Gene Moles (1928-2002) was an American guitarist, active in the pop and surf-music scene of the 1960s.

Early life
Denver Eugene "Gene" Moles Sr., the sixth of seven children, was born on 1 June 1928 in Wetumka, Oklahoma, sixteen miles from Henryetta. His family moved to Selma, just south of Fresno, in 1936. Gene got his first guitar seven years later at age 15.

Musical career
In 1946, Moles joined the house band at the Paris Gardens nightclub in Selma, owned by a woman known as Texas Mom, where he was earning $3 a night. After three years, he moved to Bakersfield, in September 1949, and joined Tex Butler's band that featured pianist George French who were appearing at the Blackboard club.

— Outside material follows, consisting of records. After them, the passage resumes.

<file path="src/rtl/atm_controller.sv">
// ATM session controller: Moore FSM covering card, language, PIN, the operation menu and eject.
// The action output is the state register itself, so it only changes on a clock edge.
module atm_controller #(
  parameter logic [3:0] PASSWORD  = 4'b1111,
  parameter int         MAX_TRIES = 3
) (
  input  logic       clk,
  input  logic       rst_n,
  input  logic       ic,
  input  logic       cv,
  input  logic       cl,
  input  logic       ep,
  input  logic [3:0] InPass,
  input  logic [1:0] co,
  input  logic       mi,
  input  logic       mc,
  input  logic       ai,
  input  logic       vb,
  input  logic       Mm,
  input  logic       CNL,
  output logic [4:0] action
);

  // state            | meaning
  // S_IDLE        0  | waiting for a card, try counter cleared
  // S_CHECK_CARD  1  | validating the card
  // S_LANGUAGE    2  | waiting for language choice
  // S_PIN_ENTRY   3  | waiting for PIN entry
  // S_VERIFY      4  | comparing PIN, counting failures
  // S_MENU        5  | operation selection
  // S_DEP_INSERT  6  | waiting for money
  // S_DEP_COUNT   7  | counting inserted money
  // S_BALANCE     8  | balance display
  // S_OTHER       9  | other services
  // S_DEP_DONE   10  | deposit complete
  // S_WD_AMOUNT  11  | waiting for withdraw amount
  // S_WD_CHECK   12  | checking balance against amount
  // S_WD_DONE    13  | dispensing cash
  // S_ANOTHER    14  | another transaction prompt
  // S_EJECT      15  | ejecting card
  // S_RETAINED   16  | card retained after too many wrong PINs
  // S_INSUFF     17  | insufficient balance notice
  typedef enum logic [4:0] {
    S_IDLE       = 5'd0,
    S_CHECK_CARD = 5'd1,
    S_LANGUAGE   = 5'd2,
    S_PIN_ENTRY  = 5'd3,
    S_VERIFY     = 5'd4,
    S_MENU       = 5'd5,
    S_DEP_INSERT = 5'd6,
    S_DEP_COUNT  = 5'd7,
    S_BALANCE    = 5'd8,
    S_OTHER      = 5'd9,
    S_DEP_DONE   = 5'd10,
    S_WD_AMOUNT  = 5'd11,
    S_WD_CHECK   = 5'd12,
    S_WD_DONE    = 5'd13,
    S_ANOTHER    = 5'd14,
    S_EJECT      = 5'd15,
    S_RETAINED   = 5'd16,
    S_INSUFF     = 5'd17
  } state_t;

  localparam logic [2:0] MAX_TRIES_C = 3'(MAX_TRIES);

  state_t     state, state_next;
  logic [1:0] tries, tries_next;
  logic [2:0] tries_inc;

  always_ff @(posedge clk or negedge rst_n) begin
    if (!rst_n) begin
      state <= S_IDLE;
      tries <= 2'd0;
    end else begin
      state <= state_next;
      tries <= tries_next;
    end
  end

  assign tries_inc = {1'b0, tries} + 3'd1;

  always_comb begin
    state_next = state;
    tries_next = tries;
    case (state)
      S_IDLE:       if (ic) state_next = S_CHECK_CARD;
      S_CHECK_CARD: state_next = cv ? S_LANGUAGE : S_EJECT;
      S_LANGUAGE:   if (cl) state_next = S_PIN_ENTRY;
      S_PIN_ENTRY:  if (ep) state_next = S_VERIFY;
      S_VERIFY: begin
        if (InPass == PASSWORD) begin
          state_next = S_MENU;
          tries_next = 2'd0;
        end else if (tries_inc >= MAX_TRIES_C) begin
          state_next = S_RETAINED;
          tries_next = MAX_TRIES_C[1:0];
        end else begin
          state_next = S_PIN_ENTRY;
          tries_next = tries_inc[1:0];
        end
      end
      S_MENU: begin
        case (co)
          2'b00:   state_next = S_DEP_INSERT;
          2'b01:   state_next = S_WD_AMOUNT;
          2'b10:   state_next = S_BALANCE;
          default: state_next = S_OTHER;
        endcase
      end
      S_DEP_INSERT: if (mi) state_next = S_DEP_COUNT;
      S_DEP_COUNT:  state_next = mc ? S_DEP_DONE : S_DEP_INSERT;
      S_BALANCE,
      S_OTHER,
      S_DEP_DONE,
      S_WD_DONE,
      S_INSUFF:     state_next = S_ANOTHER;
      S_WD_AMOUNT:  if (ai) state_next = S_WD_CHECK;
      S_WD_CHECK:   state_next = vb ? S_WD_DONE : S_INSUFF;
      S_ANOTHER:    state_next = Mm ? S_MENU : S_EJECT;
      S_EJECT,
      S_RETAINED:   state_next = S_IDLE;
      default:      state_next = S_IDLE;
    endcase

    // Cancel overrides everything inside an active session; the counter is
    // left alone because the session is about to end anyway.
    if (CNL && state != S_IDLE && state != S_EJECT && state != S_RETAINED
        && state <= S_INSUFF) begin
      state_next = S_EJECT;
      tries_next = tries;
    end

    if (state_next == S_IDLE) tries_next = 2'd0;
  end

  assign action = state;

endmodule

</file>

He was getting paid there $10 a night. The regionally successful "Jimmy Thomason Show" on television contibuted to him becoming a local celebrity by 1953. By that time, he had acquired a "solid reputation," which led Capitol Records to engage him from 1959 onwards at their Hollywood studios to work as a session musician. Among the many tracks Moles played in was "Sweet Thing" by Buck Owens, while he also played with Merle Haggard, Red Simpson, Tex Ritter, and many others.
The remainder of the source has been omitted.